I am currently reading a fascinating book entitled “The Secret Life of Pronouns” written by James Pennebaker, a psychologist who has studied the way we speak and write and how that relates to our personalities, to our illnesses and to our ability to heal wounds.
I was really struck by the section where he is discussing traumas and how people deal with them. He made the point that despite the fact that everyone experiences different traumas in their lives, most people neither become ill as a result, nor need specialist help.
That was one of those moments for me which is, on the one hand, and “aha!” moment, and on the other a moment of recognition/reaffirmation.
I think this observation applies to the whole of life and is fundamental when we think about health and health care but we’ve forgotten it.
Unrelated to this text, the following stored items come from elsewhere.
### src/rtl/mce_pkg.sv
// Package for the machine check error logging block.
// Assumes one clock domain and software access through a register read port.
package mce_pkg;

   // ************************************************************
   // Bank numbers
   // ************************************************************
   localparam logic [4:0] MCE_BANK_PCU = 5'h04;
   localparam logic [4:0] MCE_BANK_MESH = 5'h0C;
   localparam logic [4:0] MCE_BANK_MC_FIRST = 5'h0D;
   localparam logic [4:0] MCE_BANK_MC_LAST = 5'h0F;
   localparam int MCE_NUM_MC = 3;

   // ************************************************************
   // Status register field layout
   // ************************************************************
   localparam int MCE_CODE_LSB = 0;
   localparam int MCE_CODE_MSB = 15;
   localparam int MCE_SUB_LSB = 16;
   localparam int MCE_SUB_MSB = 19;
   localparam int MCE_VALID_BIT = 63;
   localparam logic [63:0] MCE_STATUS_RESET = 64'h0000000000000000;
   localparam logic [63:0] MCE_MISC_RESET = 64'h0000000000000000;

   // ************************************************************
   // Code values
   // ************************************************************
   localparam logic [15:0] MCE_CODE_PCU = 16'h0402;
   localparam logic [15:0] MCE_CODE_FW = 16'h0406;
   localparam logic [15:0] MCE_CODE_UC_FW = 16'h040C;
   localparam logic [7:0] MCE_COMPOUND_TAG = 8'h80;
   localparam logic [3:0] MCE_SUB_MIN = 4'h1;
   localparam logic [3:0] MCE_SUB_MAX = 4'h7;

   // Source of a bank 4 report.
   typedef enum logic [1:0] {
      MCE_SRC_PCU = 2'h0,
      MCE_SRC_FW = 2'h1,
      MCE_SRC_UCFW = 2'h3
   } mce_src_type;

   // Builds a compound code 0000 0000 1MMM CCCC.
   function automatic logic [15:0] mce_compound(input logic [2:0] xact,
                                                input logic [3:0] chan);
      mce_compound = {8'h00, MCE_COMPOUND_TAG | {1'b0, xact, chan}};
   endfunction

   // Tells whether a subcode is one of the defined ones.
   function automatic logic mce_sub_ok(input logic [3:0] sub);
      mce_sub_ok = (sub >= MCE_SUB_MIN) && (sub <= MCE_SUB_MAX);
   endfunction

endpackage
Working as a doctor it’s easy to get the perspective that everyone gets ill and needs medical interventions, but that’s such a distortion of the reality of life. In fact, I’m reminded of what the Professor of Obstetrics said to my wife at her first antenatal visit. He said, “I see your husband is a medical student. Tell him that pregnancy and childbirth are normal experiences. As a medical student he will only see the situations where something goes wrong but for the great majority of women, things don’t go wrong.”
I was very grateful for that advice and it came back to me from time to time throughout my career. For most of us, for most of our lives, we are not thinking about our health, and we don’t need to seek specialist health advice. Of course I’m not denying the reality of morbidity and mortality. It’s also true that we will all experience illnesses and we will all, finally, die. It’s just that we have amazing adaptive abilities.
Take something like a flu epidemic. Only a minority of the people who are exposed to the virus will actually contract influenza. Only a minority for those who contract influenza will need specialist medical help. All of those who recover from influenza will do so because their body’s natural healing functions do what they are designed to do.
We do really forget that. There is no healing, other than that brought about by the body’s natural, adaptive, healing capacity. Yes, medical treatments can make the difference between life and death at times, it’s not that they are in any way irrelevant. But too often we think that healing is about medical treatment alone. It never is.
We humans have astonishing, natural, default abilities to deal with what comes along in life – whether that be mental traumas, physical traumas, infections etc. And when we do become sick, in every single instance we need our body’s self-organising, autopoietic abilities to do what they are designed to do.
Yes, if you are ill, you may well need specialist help, and please do seek it when you think you should. But don’t ever forget have the natural human ability to recover, to heal, and to be healthy.
Health is normal. Healing is normal. We should never forget that in all circumstances we should support and encourage those natural mechanisms.